古文書公開日記4−木下尚江肖像画−
史料整理はかならずしも古文書だけに限りません。
今回は木下尚江の肖像画を紹介します。この作品は昨年度県外流出史料の一部として購入したものです。
尚江は松本藩士木下秀勝の子として1869年に生まれた自由民権運動家で、初期社会主義者として知られています。「病野老」とあることから病を得た晩年の尚江像、しかも手紙に添付されていることから、自画像と見られます。
尚江は「信陽日報」の記者、弁護士などの活動もおこない、松本キリスト教の洗礼を受け、キリスト教人道主義者として日露戦争では非戦論を唱えた人物です。
軸装に貼付された書翰の宛名から、この絵は高崎在住のキリスト教者住谷天来にあてたものと推測されます。
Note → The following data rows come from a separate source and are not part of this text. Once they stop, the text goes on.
--- src/rtl/dotmatrix_track_decoder.sv ---
// Receive-side monitor for a 4x4 one-hot dot-matrix bus: glitch-filters the
// lines, recovers the dot position and classifies moves between frames.
//
// state    | meaning
// ---------+-----------------------------------------------------------
// ST_OFF   | powered down or just reset; everything cleared
// ST_ACQ   | filtering, no position held yet
// ST_TRACK | position held; each new one-hot frame is a step or a jump
// ST_FAULT | last accepted frame was not one-hot; position frozen
module dotmatrix_track_decoder #(
  parameter int STABLE_CYCLES = 2,
  parameter int CNT_W         = 8
) (
  input  logic             clk,
  input  logic             reset,
  input  logic             power,
  input  logic [15:0]      y,
  output logic             pos_valid,
  output logic [1:0]       row,
  output logic [1:0]       col,
  output logic             move,
  output logic             dir_up,
  output logic             dir_down,
  output logic             dir_right,
  output logic             dir_left,
  output logic             jump,
  output logic             fault,
  output logic             fault_zero,
  output logic [CNT_W-1:0] move_count
);

  localparam logic [1:0] ST_OFF   = 2'd0;
  localparam logic [1:0] ST_ACQ   = 2'd1;
  localparam logic [1:0] ST_TRACK = 2'd2;
  localparam logic [1:0] ST_FAULT = 2'd3;

  localparam logic [3:0] STABLE = 4'(STABLE_CYCLES);

  logic [1:0]  state;
  logic [15:0] y_q;
  logic [15:0] cand;
  logic [3:0]  stab_cnt;

  logic        same;
  logic [3:0]  cnt_next;
  logic        accept;
  logic        onehot;
  logic [1:0]  new_row;
  logic [1:0]  new_col;
  logic [1:0]  dr;
  logic [1:0]  dc;

  // A pattern is accepted only on the edge its run first reaches STABLE;
  // a fresh pattern with STABLE=1 is accepted even if the counter sits at 1.
  always_comb begin
    same     = (y_q == cand);
    cnt_next = 4'd1;
    if (same) begin
      cnt_next = (stab_cnt == STABLE) ? STABLE : stab_cnt + 4'd1;
    end
    accept = (cnt_next == STABLE) && (!same || (stab_cnt != STABLE));
    onehot = $onehot(y_q);
  end

  always_comb begin
    new_row = 2'd0;
    new_col = 2'd0;
    for (int i = 0; i < 16; i++) begin
      if (y_q[i]) begin
        new_row = i[3:2];
        new_col = i[1:0];
      end
    end
    dr = new_row - row;
    dc = new_col - col;
  end

  always_ff @(posedge clk) begin
    if (reset || !power) begin
      state      <= ST_OFF;
      y_q        <= '0;
      cand       <= '0;
      stab_cnt   <= '0;
      pos_valid  <= 1'b0;
      row        <= '0;
      col        <= '0;
      move       <= 1'b0;
      dir_up     <= 1'b0;
      dir_down   <= 1'b0;
      dir_right  <= 1'b0;
      dir_left   <= 1'b0;
      jump       <= 1'b0;
      fault      <= 1'b0;
      fault_zero <= 1'b0;
      move_count <= '0;
    end else begin
      y_q      <= y;
      stab_cnt <= cnt_next;
      if (!same) begin
        cand <= y_q;
      end
      move <= 1'b0;
      jump <= 1'b0;
      if (state == ST_OFF) begin
        state <= ST_ACQ;
      end
      if (accept) begin
        if (!onehot) begin
          state      <= ST_FAULT;
          fault      <= 1'b1;
          fault_zero <= (y_q == 16'd0);
          pos_valid  <= 1'b0;
        end else if (state == ST_TRACK) begin
          row <= new_row;
          col <= new_col;
          if ((dr == 2'd2) || (dc == 2'd2)) begin
            jump <= 1'b1;
          end else if ((dr != 2'd0) || (dc != 2'd0)) begin
            move      <= 1'b1;
            dir_down  <= (dr == 2'd1);
            dir_up    <= (dr == 2'd3);
            dir_right <= (dc == 2'd1);
            dir_left  <= (dc == 2'd3);
            if (move_count != {CNT_W{1'b1}}) begin
              move_count <= move_count + 1'b1;
            end
          end
        end else begin
          // OFF/ACQ/FAULT: a clean dot (re)establishes position silently
          state      <= ST_TRACK;
          row        <= new_row;
          col        <= new_col;
          pos_valid  <= 1'b1;
          fault      <= 1'b0;
          fault_zero <= 1'b0;
        end
      end
    end
  end

endmodule
<file path="config.mk">
export PLATFORM = sky130hd
export DESIGN_NAME = inst_queue_mp_flat
export DESIGN_NICKNAME = d
export VERILOG_FILES = /design/src/rtl/inst_queue_mp_if.sv /design/src/rtl/inst_queue_mp.sv /design/src/flat_wrapper.sv
export SDC_FILE = /design/constraint.sdc
export NUM_CORES = 2
export LEC_CHECK = 0
export CORE_UTILIZATION = 59
export DETAILED_ROUTE_END_ITERATION = 7
export GPL_TIMING_DRIVEN = 1
export PLACE_DENSITY = 0.86
export SYNTH_ARGS = -nofsm -noshare
export SYNTH_HDL_FRONTEND = slang
export SYNTH_SLANG_ARGS = --single-unit
export TNS_END_PERCENT = 100
</file>
<file path="constraint.sdc">
create_clock -name clk -period 9.2 [get_ports clk]
set_clock_uncertainty 0.2 [all_clocks]
set_input_delay 1.84 -clock clk [delete_from_list [all_inputs] [get_ports clk]]
set_output_delay 1.84 -clock clk [all_outputs]
set_load 0.01 [all_outputs]
</file>
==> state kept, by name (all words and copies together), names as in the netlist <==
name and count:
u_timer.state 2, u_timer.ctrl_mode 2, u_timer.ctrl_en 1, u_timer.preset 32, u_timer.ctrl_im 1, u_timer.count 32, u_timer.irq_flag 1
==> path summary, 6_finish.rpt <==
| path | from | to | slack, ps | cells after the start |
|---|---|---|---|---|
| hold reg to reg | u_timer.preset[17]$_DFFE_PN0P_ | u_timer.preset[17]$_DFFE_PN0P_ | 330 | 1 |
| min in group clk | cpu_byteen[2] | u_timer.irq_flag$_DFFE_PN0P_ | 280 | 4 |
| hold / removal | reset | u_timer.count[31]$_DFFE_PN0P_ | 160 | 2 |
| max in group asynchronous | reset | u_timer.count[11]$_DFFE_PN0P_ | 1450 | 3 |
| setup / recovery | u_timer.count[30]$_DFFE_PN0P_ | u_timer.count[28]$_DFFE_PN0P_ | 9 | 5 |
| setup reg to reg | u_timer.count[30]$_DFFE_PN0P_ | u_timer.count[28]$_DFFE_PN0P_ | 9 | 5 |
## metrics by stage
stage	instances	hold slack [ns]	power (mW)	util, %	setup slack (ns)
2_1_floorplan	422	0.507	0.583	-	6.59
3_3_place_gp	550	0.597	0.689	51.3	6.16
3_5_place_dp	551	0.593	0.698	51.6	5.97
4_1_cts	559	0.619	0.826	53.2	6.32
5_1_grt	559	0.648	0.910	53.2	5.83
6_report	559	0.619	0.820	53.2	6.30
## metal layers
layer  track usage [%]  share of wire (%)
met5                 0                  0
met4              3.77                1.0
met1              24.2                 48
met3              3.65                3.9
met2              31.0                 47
**src/rtl/pc_unit_if.sv**
```systemverilog
// Request/response bundle between the decode/execute control and pc_unit.
// Requests come from the control side; the fetch PC and status flags are returned.
interface pc_unit_if #(parameter int ADDR_WIDTH = 32);
  logic                  stall;
  logic                  br_taken;
  logic [15:0]           br_imm;
  logic                  jmp;
  logic [25:0]           jmp_target;
  logic                  jr;
  logic [ADDR_WIDTH-1:0] jr_addr;
  logic                  exc;
  logic [ADDR_WIDTH-1:0] pc;
  logic [ADDR_WIDTH-1:0] pc_plus4;
  logic                  redirect_pending;
  logic                  misaligned;

  modport master (
    output stall, br_taken, br_imm, jmp, jmp_target, jr, jr_addr, exc,
    input  pc, pc_plus4, redirect_pending, misaligned
  );
  modport slave (
    input  stall, br_taken, br_imm, jmp, jmp_target, jr, jr_addr, exc,
    output pc, pc_plus4, redirect_pending, misaligned
  );
endinterface

```
**src/rtl/pc_unit.sv**
```systemverilog
// Fetch program counter with next-PC select and a one-entry redirect buffer for stalls.
// Define PC_UNIT_DELAY_SLOT_EN to give br/jmp/jr a MIPS branch delay slot.
module pc_unit #(
  parameter int          ADDR_WIDTH = 32,
  parameter logic [31:0] RESET_PC   = 32'h0000_3000,
  parameter logic [31:0] EXC_VECTOR = 32'h0000_4180
) (
  input logic       clk,
  input logic       rst,
  pc_unit_if.slave  bus
);
  localparam int AW = ADDR_WIDTH;
  localparam logic [AW-1:0] RST_V = AW'(RESET_PC);
  localparam logic [AW-1:0] EXC_V = AW'(EXC_VECTOR);

  logic [AW-1:0] pc, pc_plus4, pend_tgt, tgt_n, pc_n, sel_tgt;
  logic [AW-1:0] br_tgt, jmp_tgt, jr_tgt;
  logic          pend, pend_n, pend_exc, exc_n, mis, mis_n, req, jr_acc;
`ifdef PC_UNIT_DELAY_SLOT_EN
  logic          pend_slot, slot_n;
`endif

  assign pc_plus4 = pc + AW'(4);
  assign br_tgt   = pc_plus4 + {{(AW-18){bus.br_imm[15]}}, bus.br_imm, 2'b00};
  assign jmp_tgt  = {pc_plus4[AW-1:28], bus.jmp_target, 2'b00};
  assign jr_tgt   = {bus.jr_addr[AW-1:2], 2'b00};
  assign req      = bus.exc | bus.jr | bus.jmp | bus.br_taken;

  always_comb begin
    sel_tgt = br_tgt;
    if (bus.exc)      sel_tgt = EXC_V;
    else if (bus.jr)  sel_tgt = jr_tgt;
    else if (bus.jmp) sel_tgt = jmp_tgt;
  end

  always_comb begin
    pc_n   = pc;
    pend_n = pend;
    tgt_n  = pend_tgt;
    exc_n  = pend_exc;
    jr_acc = 1'b0;
`ifndef PC_UNIT_DELAY_SLOT_EN
    if (!bus.stall) begin
      pend_n = 1'b0;
      exc_n  = 1'b0;
      if (req) begin
        pc_n   = sel_tgt;
        jr_acc = bus.jr & ~bus.exc;
      end else if (pend) begin
        pc_n = pend_tgt;
      end else begin
        pc_n = pc_plus4;
      end
    end else if (req && !(pend_exc && !bus.exc)) begin
      // a buffered exception can only be displaced by another exception
      pend_n = 1'b1;
      tgt_n  = sel_tgt;
      exc_n  = bus.exc;
      jr_acc = bus.jr & ~bus.exc;
    end
`else
    slot_n = pend_slot;
    if (!bus.stall) begin
      if (bus.exc) begin
        pc_n = EXC_V; pend_n = 1'b0; exc_n = 1'b0; slot_n = 1'b0;
      end else if (pend && (pend_slot || pend_exc)) begin
        pc_n = pend_tgt; pend_n = 1'b0; exc_n = 1'b0; slot_n = 1'b0;
      end else if (pend) begin
        // a branch buffered during a stall still executes its slot first
        pc_n   = pc_plus4;
        slot_n = 1'b1;
      end else if (req) begin
        pc_n   = pc_plus4;
        pend_n = 1'b1;
        tgt_n  = sel_tgt;
        slot_n = 1'b1;
        jr_acc = bus.jr;
      end else begin
        pc_n = pc_plus4;
      end
    end else if (bus.exc || (req && !(pend && (pend_slot || pend_exc)))) begin
      pend_n = 1'b1;
      tgt_n  = sel_tgt;
      exc_n  = bus.exc;
      slot_n = 1'b0;
      jr_acc = bus.jr & ~bus.exc;
    end
`endif
    mis_n = jr_acc & (|bus.jr_addr[1:0]);
  end

  always_ff @(posedge clk) begin
    if (rst) begin
      pc       <= RST_V;
      pend     <= 1'b0;
      pend_tgt <= '0;
      pend_exc <= 1'b0;
      mis      <= 1'b0;
`ifdef PC_UNIT_DELAY_SLOT_EN
      pend_slot <= 1'b0;
`endif
    end else begin
      pc       <= pc_n;
      pend     <= pend_n;
      pend_tgt <= tgt_n;
      pend_exc <= exc_n;
      mis      <= mis_n;
`ifdef PC_UNIT_DELAY_SLOT_EN
      pend_slot <= slot_n;
`endif
    end
  end

  assign bus.pc               = pc;
  assign bus.pc_plus4         = pc_plus4;
  assign bus.redirect_pending = pend;
  assign bus.misaligned       = mis;
endmodule

```
**src/flat_wrapper.sv**
```systemverilog
// flat-port wrapper written by rule: the top's interface ports become plain ports
module pc_unit_flat 
#(
  parameter int          ADDR_WIDTH = 32,
  parameter logic [31:0] RESET_PC   = 32'h0000_3000,
  parameter logic [31:0] EXC_VECTOR = 32'h0000_4180
)
  (clk, rst, bus_stall, bus_br_taken, bus_br_imm, bus_jmp, bus_jmp_target, bus_jr, bus_jr_addr, bus_exc, bus_pc, bus_pc_plus4, bus_redirect_pending, bus_misaligned);
  pc_unit_if #(.ADDR_WIDTH(ADDR_WIDTH)) bus_i ();
  input logic clk;
  input logic rst;
  input wire logic [$bits(bus_i.stall)-1:0] bus_stall;
  input wire logic [$bits(bus_i.br_taken)-1:0] bus_br_taken;
  input wire logic [$bits(bus_i.br_imm)-1:0] bus_br_imm;
  input wire logic [$bits(bus_i.jmp)-1:0] bus_jmp;
  input wire logic [$bits(bus_i.jmp_target)-1:0] bus_jmp_target;
  input wire logic [$bits(bus_i.jr)-1:0] bus_jr;
  input wire logic [$bits(bus_i.jr_addr)-1:0] bus_jr_addr;
  input wire logic [$bits(bus_i.exc)-1:0] bus_exc;
  output wire logic [$bits(bus_i.pc)-1:0] bus_pc;
  output wire logic [$bits(bus_i.pc_plus4)-1:0] bus_pc_plus4;
  output wire logic [$bits(bus_i.redirect_pending)-1:0] bus_redirect_pending;
  output wire logic [$bits(bus_i.misaligned)-1:0] bus_misaligned;
  assign bus_i.stall = bus_stall;
  assign bus_i.br_taken = bus_br_taken;
  assign bus_i.br_imm = bus_br_imm;
  assign bus_i.jmp = bus_jmp;
  assign bus_i.jmp_target = bus_jmp_target;
  assign bus_i.jr = bus_jr;
  assign bus_i.jr_addr = bus_jr_addr;
  assign bus_i.exc = bus_exc;
  assign bus_pc = bus_i.pc;
  assign bus_pc_plus4 = bus_i.pc_plus4;
  assign bus_redirect_pending = bus_i.redirect_pending;
  assign bus_misaligned = bus_i.misaligned;
  pc_unit #(.ADDR_WIDTH(ADDR_WIDTH), .RESET_PC(RESET_PC), .EXC_VECTOR(EXC_VECTOR)) u_core (.clk(clk), .rst(rst), .bus(bus_i));
endmodule
```
**config.mk**
```make
export PLATFORM = sky130hd
export DESIGN_NAME = pc_unit_flat
export DESIGN_NICKNAME = d
export VERILOG_FILES = /design/src/rtl/pc_unit_if.sv /design/src/rtl/pc_unit.sv /design/src/flat_wrapper.sv
export SDC_FILE = /design/constraint.sdc
export NUM_CORES = 1
export LEC_CHECK = 0
export CORE_MARGIN = 5
export CORE_UTILIZATION = 51
export CTS_CLUSTER_SIZE = 25
export DETAILED_ROUTE_END_ITERATION = 7
export PLACE_DENSITY = 0.82
export SLEW_MARGIN = 20
export SYNTH_ARGS = -nofsm -noshare
export SYNTH_HDL_FRONTEND = slang
export SYNTH_SLANG_ARGS = --single-unit
```
**constraint.sdc**
```tcl
create_clock -name clk -period 4.5 [get_ports clk]
set_clock_uncertainty 0.15 [all_clocks]
set_input_delay 0.675 -clock clk [delete_from_list [all_inputs] [get_ports clk]]
set_output_delay 0.675 -clock clk [all_outputs]
set_load 0.02 [all_outputs]
```
==> reports/metrics.cfg <==
[clock_tree]
clk_pin_slew_ps = 60
cts_buffers = 9
cts.path.max_buffers = 2
cts_tree = built
postCtsSetupBuffers = 0
cts_sinks = 67
cts_root_buffer = clkbuf_16
h-tree-depth = 3
insertion_delay_ps = 340

[synth]
avgSynthCellArea_um2 = 7.46
async_flop_share = 0
ys_seq_area_frac = 0.219
yosys_register_bits = 67
syn_inst = 821
yosys_warnings = 0
synth.distinct_cells = 80
synth_fp_nets = 937
synth_area_um2 = 6130
synth-edff-count = 0
synth_top_flop_cell = dfxtp_1

[floorplanning]
start_util = 0.514
core_area_um2 = 11900
die-area_um2 = 14300
rows = 40
die_h_um = 120
die-width_um = 120
pin_count = 147

[worst_setup_path]
r2r_start = u_core.bus.pc[10]$_SDFFE_PP0N_
critPathRequiredTime_ps = 4530
rrSetupSlack_ps = 240
reg2reg_depth = 16
crit_arrival_ps = 4290
rr_endpoint = u_core.bus.pc[31]$_SDFFE_PP0N_
startpoint_type = register
cp_max_fo = 6
crit_path_end_kind = register
criticalPathCategory = reg2reg

[grt]
grt_overflow = 0
grt_pass1_wl_um = 36400
grt_antenna_before_repair = 0
grt.total_usage = 0.321
grt_max_degree = 49
grt_pass1_vias = 6707

[sta]
slew_violations = 0
hold_viol_final = 0
clock.fmax_ghz = 0.234
finalSetupTns_ps = 0
post-route-period-util = 0.948
period_needed_ps = 4260
report.final.setup_viol = 0
relSlewSlack = 0.364
worst_pin_slew_ps = 953

[route]
dr_wl_met3_um = 2350
viasPerCell = 6.34
drtIter0Drc = 660
vias = 7047
met2WireLength_um = 11400
drc = 0
wl_met1_um = 9130
wl_per_cell_um = 21.5
finalWirelength_um = 23900
ant_nets = 0
dr.pass1.iters = 7
top_layer_used = met4

[placed_design]
hpwl_um = 17500
port_buffers = 146
gp_congestion = 0.995

[worst_hold_path]
min_path_cells = 2
hold_start = u_core.pend_tgt[4]$_SDFFE_PP0P_
hp-class = reg2reg
hold_end = u_core.pend_tgt[4]$_SDFFE_PP0P_

[final_layout]
mostFrequentLayoutCell = clkdlybuf4s50_1
layout_common_cells = clkdlybuf4s50_1 (145), nor2_1 (92), nand2_1 (88), a21oi_1 (69), dfxtp_1 (65)
diodes = 0
fin_nets = 1076
drive_gt1_frac = 0.0995
fillCellCount = 1026
area_delta_synth_final_pct = 32.0

[power_and_ir_drop]
finalPower_mw = 2.12
power_density_nw_per_um2 = 262
p_leak_nw = 3.19
ir_drop_uv = 213

[flow_run]
maxCapViolCount = 0

[run_status]
outcome = finished, final reports clean

registers in the layout, indices dropped and copies added, names as in the netlist:
name                         count
u_core.bus.misaligned            1
u_core.pend_tgt                 32
u_core.bus.redirect_pending      1
u_core.bus.pc                   32
u_core.pend_exc                  1
cell type report:
type | count | area [µm²] | share of cell area
Clock buffer | 14 | 264 | 0.0326
Clock inverter | 2 | 10.0 | 0.00124
Inverter | 23 | 86.3 | 0.0107
Multi-Input combinational cell | 675 | 4460 | 0.551
Sequential cell | 67 | 1340 | 0.166
Tap cell | 147 | 184 | 0.0227
Timing Repair Buffer | 184 | 1740 | 0.215
metrics by stage:
stage / instance area, µm² / cells / hold slack, ps / setup WS, ps / util
CTS: 7990 / 1112 / 302 / 16.8 / 0.671
floorplan: 6130 / 821 / 281 / 257 / -
global placement: 7720 / 1096 / 287 / 99.9 / 0.648
finish: 8090 / 1112 / 303 / 235 / 0.679
global route: 8090 / 1112 / 316 / -26.9 / 0.679
detailed placement: 7720 / 1096 / 294 / 2.08 / 0.648
power by group:
group          leakage [nW]  internal [mW]  switching (mW)
combinational          2.51          0.348           0.444
clock                 0.137          0.402           0.260
sequential            0.551          0.630          0.0387
total                  3.19           1.38           0.742
per-layer routing:
metal / up-vias / GRT usage
met5: - / 0
met4: 0 / 0.142
met3: 69 / 0.0749
met2: 434 / 0.539
met1: 3266 / 0.392
li1: 3278 / -
cell families (layout without fill, tap and decap cells):
logic type	Yosys count	count (layout)	share of synthesized area
buffers and inverters	79	223	0.0688
flip-flops	67	67	0.219
multiplexers	26	26	0.0437
adder cells (fa/ha/maj)	35	35	0.0727
XOR/XNOR	45	45	0.0656
AO/OA/AOI/OAI	240	240	0.268
AND/OR/NAND/NOR	329	329	0.262
synthesized netlist by cell type (all sizes together), types with 12 or more instances:
| cell type | instances | area, µm² |
|---|---|---|
| o21ai | 40 | 200 |
| inv | 23 | 86.3 |
| xor2 | 13 | 114 |
| mux2i | 20 | 200 |
| ha | 34 | 425 |
| dfxtp | 67 | 1340 |
| nor3 | 27 | 140 |
| o211ai | 16 | 120 |
| nand3 | 35 | 180 |
| and3 | 13 | 88.8 |
| a21o | 12 | 91.3 |
| a21oi | 72 | 375 |
| nor2 | 94 | 360 |
| xnor2 | 32 | 288 |
| clkbuf | 49 | 274 |
| a211oi | 17 | 133 |
| nand2 | 89 | 337 |
critical path, cell delays in order, from the launching register on:
cell and delay (ps):
dfxtp_1 440, and4_2 310, nand4_1 200, nor4_4 440
nand3_1 170, xnor2_1 280, ha_1 310, inv_1 120
o21bai_1 120, a21o_1 190, a2111oi_1 440, o21bai_1 150
a41oi_2 190, a21o_1 100, nand2_1 40, a221oi_1 320
a31oi_1 130
what timing repair did:
item | CTS | global route
gates resized for setup | 1 | 22
pin swaps | 0 | 2
hold buffers | 0 | 0
setup endpoints to repair | 2 | 13
how the worst max path moves through the flow:
stage / startpoint / endpoint / slack (ps) / cells past startpoint
after global routing: u_core.bus.pc[10]$_SDFFE_PP0N_ / u_core.bus.pc[28]$_SDFFE_PP0N_ / -30 / 16
after global placement: u_core.bus.pc[2]$_SDFFE_PP0N_ / u_core.pend_tgt[23]$_SDFFE_PP0P_ / 100 / 16
after floorplan: u_core.bus.pc[6]$_SDFFE_PP0N_ / u_core.bus.pc[31]$_SDFFE_PP0N_ / 260 / 16
final: u_core.bus.pc[10]$_SDFFE_PP0N_ / u_core.bus.pc[31]$_SDFFE_PP0N_ / 240 / 16
after detailed placement: u_core.bus.pc[2]$_SDFFE_PP0N_ / u_core.pend_tgt[23]$_SDFFE_PP0P_ / 2 / 16
after CTS: u_core.bus.pc[2]$_SDFFE_PP0N_ / u_core.pend_tgt[23]$_SDFFE_PP0P_ / 20 / 16
(Power assumes the default switching activity.)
住谷は内村鑑三らと交遊した「万朝報」記者で、のち郷里の群馬県に帰って伊勢崎教会、甘楽教会の牧師となっていることが知られます。キリスト教徒、非戦平和主義者として活動していたことから、尚江との交流が生まれたのでしょう。
切手の印字が「12.3.7」となっており、また自画像も3月7日付となっています。木下は1937年に癌を発症しその年の11月に没しています。これが1937年のものと推定すると、この作品は最晩年の尚江肖像となり、意義深いと言えましょう。